Alguien puede decirnos algo que podemos escuchar y eso que escuchamos es algo que también nos ha acontecido en algún plano de nuestra experiencia. Retomando el comienzo, ¿podremos representar alguna vez eso irrepresentable? Intentemos abrazarnos a algún sentido comunitario, grupal o de pertenencia que nos permita escribir algo común sobre una experiencia que, si bien es singular, solo adquiere carácter de realidad cuando la ponemos a consideración de los otros. De nosotros, el auditorio de la vida que indefectiblemente nos ofrecen los otros, a sabiendas de que jamás seremos los mismos, jamás veremos reverdecer aquello que ilusionábamos antes del colapso.
La pregunta que el protagonista se hace por su ambivalencia sexual, por su orientación sexual, queda asociada al personaje más luminoso de la miniserie, que es Teri, esa joven transexual, bella, reflexiva, de la que él está perfecta y auténticamente enamorado, y que sin embargo, como señala incluso en el making-of de la miniserie --imperdible--, fuera de la ficción, por su vergüenza, queda impedido de abordar plenamente esa historia de amor, explorarla y realizarla.

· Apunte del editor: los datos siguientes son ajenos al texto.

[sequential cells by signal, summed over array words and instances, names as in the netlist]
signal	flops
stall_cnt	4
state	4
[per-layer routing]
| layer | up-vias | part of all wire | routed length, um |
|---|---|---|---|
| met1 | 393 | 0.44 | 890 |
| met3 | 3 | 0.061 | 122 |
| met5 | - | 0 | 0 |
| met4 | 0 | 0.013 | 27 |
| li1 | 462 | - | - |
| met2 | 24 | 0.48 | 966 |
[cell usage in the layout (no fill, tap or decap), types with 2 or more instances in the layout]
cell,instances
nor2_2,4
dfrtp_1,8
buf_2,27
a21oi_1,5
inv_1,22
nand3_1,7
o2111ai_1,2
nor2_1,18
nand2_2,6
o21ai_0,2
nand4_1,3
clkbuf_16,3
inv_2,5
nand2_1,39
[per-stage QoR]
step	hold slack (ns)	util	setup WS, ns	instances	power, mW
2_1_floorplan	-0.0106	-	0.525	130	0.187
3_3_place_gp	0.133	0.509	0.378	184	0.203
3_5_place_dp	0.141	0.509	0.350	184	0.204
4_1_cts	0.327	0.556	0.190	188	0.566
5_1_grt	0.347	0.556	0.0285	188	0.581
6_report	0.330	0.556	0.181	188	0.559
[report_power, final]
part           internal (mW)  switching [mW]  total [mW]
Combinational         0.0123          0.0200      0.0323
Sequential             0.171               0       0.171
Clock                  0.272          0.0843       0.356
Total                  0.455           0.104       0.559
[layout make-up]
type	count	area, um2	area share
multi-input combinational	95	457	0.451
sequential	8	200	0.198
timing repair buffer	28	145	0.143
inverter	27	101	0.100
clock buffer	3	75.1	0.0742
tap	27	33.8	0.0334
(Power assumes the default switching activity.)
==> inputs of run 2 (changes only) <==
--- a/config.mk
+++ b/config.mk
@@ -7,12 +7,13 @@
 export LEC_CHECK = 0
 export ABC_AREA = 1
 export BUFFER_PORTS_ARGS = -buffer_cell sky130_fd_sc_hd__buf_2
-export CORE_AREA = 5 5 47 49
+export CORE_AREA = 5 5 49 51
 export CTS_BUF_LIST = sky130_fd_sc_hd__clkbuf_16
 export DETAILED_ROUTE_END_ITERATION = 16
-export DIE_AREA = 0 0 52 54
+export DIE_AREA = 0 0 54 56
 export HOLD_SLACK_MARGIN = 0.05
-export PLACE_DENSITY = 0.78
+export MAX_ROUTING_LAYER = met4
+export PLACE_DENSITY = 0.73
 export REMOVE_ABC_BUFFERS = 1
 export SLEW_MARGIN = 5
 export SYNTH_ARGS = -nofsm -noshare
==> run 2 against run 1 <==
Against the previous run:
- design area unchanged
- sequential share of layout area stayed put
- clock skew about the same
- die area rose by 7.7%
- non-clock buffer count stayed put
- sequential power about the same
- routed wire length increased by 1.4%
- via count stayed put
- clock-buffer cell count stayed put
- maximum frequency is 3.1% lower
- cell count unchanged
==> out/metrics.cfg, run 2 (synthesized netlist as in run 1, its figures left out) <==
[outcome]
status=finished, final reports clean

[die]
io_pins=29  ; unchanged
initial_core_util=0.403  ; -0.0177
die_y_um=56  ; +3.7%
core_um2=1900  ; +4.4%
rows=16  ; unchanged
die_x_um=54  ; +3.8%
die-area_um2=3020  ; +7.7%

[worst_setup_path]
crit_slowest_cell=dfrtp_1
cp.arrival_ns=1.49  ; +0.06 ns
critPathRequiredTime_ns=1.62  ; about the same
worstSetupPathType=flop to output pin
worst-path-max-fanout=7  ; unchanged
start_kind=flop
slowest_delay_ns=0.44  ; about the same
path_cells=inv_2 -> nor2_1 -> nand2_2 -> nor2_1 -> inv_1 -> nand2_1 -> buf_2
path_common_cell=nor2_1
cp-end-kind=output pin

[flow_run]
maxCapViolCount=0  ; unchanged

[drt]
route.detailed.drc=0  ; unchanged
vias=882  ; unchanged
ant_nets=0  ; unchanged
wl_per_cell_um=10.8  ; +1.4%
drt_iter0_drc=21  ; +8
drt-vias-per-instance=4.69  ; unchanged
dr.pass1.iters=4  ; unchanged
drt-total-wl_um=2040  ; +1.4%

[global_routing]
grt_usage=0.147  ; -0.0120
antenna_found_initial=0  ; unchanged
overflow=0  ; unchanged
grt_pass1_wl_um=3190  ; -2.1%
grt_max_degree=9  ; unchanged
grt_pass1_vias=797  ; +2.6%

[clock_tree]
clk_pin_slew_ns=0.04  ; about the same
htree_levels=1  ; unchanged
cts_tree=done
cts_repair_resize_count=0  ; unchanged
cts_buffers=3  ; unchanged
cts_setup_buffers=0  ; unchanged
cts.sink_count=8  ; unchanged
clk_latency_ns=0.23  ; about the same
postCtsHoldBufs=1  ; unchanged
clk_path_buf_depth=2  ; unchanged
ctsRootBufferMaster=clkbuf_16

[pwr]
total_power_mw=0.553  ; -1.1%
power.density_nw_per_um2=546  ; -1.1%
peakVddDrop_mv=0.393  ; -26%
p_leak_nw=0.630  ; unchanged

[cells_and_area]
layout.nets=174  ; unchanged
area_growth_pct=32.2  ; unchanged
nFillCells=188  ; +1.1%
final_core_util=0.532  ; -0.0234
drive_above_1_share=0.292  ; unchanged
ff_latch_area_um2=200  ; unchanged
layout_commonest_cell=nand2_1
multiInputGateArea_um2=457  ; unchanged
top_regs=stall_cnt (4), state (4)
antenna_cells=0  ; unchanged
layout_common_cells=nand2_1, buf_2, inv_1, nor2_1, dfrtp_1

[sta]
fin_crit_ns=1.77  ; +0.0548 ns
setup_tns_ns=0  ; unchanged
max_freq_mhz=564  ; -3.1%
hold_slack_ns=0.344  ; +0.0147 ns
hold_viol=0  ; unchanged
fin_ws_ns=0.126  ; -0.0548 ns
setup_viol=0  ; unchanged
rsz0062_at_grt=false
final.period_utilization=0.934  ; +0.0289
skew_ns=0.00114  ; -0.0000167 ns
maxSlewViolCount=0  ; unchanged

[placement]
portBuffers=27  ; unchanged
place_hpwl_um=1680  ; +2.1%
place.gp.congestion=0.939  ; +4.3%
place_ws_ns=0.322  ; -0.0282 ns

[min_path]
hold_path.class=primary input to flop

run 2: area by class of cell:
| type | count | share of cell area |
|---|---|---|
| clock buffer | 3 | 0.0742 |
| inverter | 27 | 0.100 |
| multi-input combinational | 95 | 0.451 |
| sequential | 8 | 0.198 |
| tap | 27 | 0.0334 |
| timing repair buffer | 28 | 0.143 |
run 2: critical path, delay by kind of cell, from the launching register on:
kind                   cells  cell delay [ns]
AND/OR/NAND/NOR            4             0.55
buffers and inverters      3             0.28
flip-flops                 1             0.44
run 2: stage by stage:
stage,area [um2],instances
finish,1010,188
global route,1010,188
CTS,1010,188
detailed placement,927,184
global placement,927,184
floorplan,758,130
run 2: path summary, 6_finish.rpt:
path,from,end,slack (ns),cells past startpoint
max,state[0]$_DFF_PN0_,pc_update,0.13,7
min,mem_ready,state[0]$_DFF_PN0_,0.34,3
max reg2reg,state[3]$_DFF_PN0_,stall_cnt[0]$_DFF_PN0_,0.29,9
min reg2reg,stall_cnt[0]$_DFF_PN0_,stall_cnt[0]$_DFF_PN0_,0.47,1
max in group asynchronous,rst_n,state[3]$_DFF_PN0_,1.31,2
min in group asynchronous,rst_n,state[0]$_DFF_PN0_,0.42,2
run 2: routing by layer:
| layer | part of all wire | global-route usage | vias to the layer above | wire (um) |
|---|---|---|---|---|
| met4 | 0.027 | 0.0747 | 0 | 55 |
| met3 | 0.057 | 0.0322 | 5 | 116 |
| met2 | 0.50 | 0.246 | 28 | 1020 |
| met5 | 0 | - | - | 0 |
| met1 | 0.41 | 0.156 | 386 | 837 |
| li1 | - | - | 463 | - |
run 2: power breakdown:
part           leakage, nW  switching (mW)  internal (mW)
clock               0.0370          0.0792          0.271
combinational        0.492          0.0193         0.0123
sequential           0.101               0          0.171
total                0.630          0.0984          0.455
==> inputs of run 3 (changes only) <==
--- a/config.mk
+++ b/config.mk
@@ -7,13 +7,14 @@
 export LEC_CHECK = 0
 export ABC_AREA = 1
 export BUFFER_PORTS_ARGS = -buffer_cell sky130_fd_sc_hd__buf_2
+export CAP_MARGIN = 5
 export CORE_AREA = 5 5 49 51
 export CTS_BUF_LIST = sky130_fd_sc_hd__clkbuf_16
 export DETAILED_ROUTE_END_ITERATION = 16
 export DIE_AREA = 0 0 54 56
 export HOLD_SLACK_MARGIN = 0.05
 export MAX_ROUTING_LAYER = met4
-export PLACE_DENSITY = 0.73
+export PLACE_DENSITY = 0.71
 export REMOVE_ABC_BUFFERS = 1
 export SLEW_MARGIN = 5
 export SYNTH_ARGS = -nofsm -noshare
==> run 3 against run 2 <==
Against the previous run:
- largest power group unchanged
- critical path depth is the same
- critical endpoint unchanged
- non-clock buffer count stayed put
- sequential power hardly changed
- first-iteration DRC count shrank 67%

En esa combustión ambivalente y en su testimonio fuera de la miniserie, allí en el fuera de escena de cómo se realiza y cómo se hizo, esta obra adquiere belleza y allí vemos amor real, amor legítimo, auténtico amor humano. No es escapar hacia adelante, sino testimoniar hacia adelante ¿Y después?, después, aprender a vivir con eso.
Cristian Rodríguez es psicoanalista.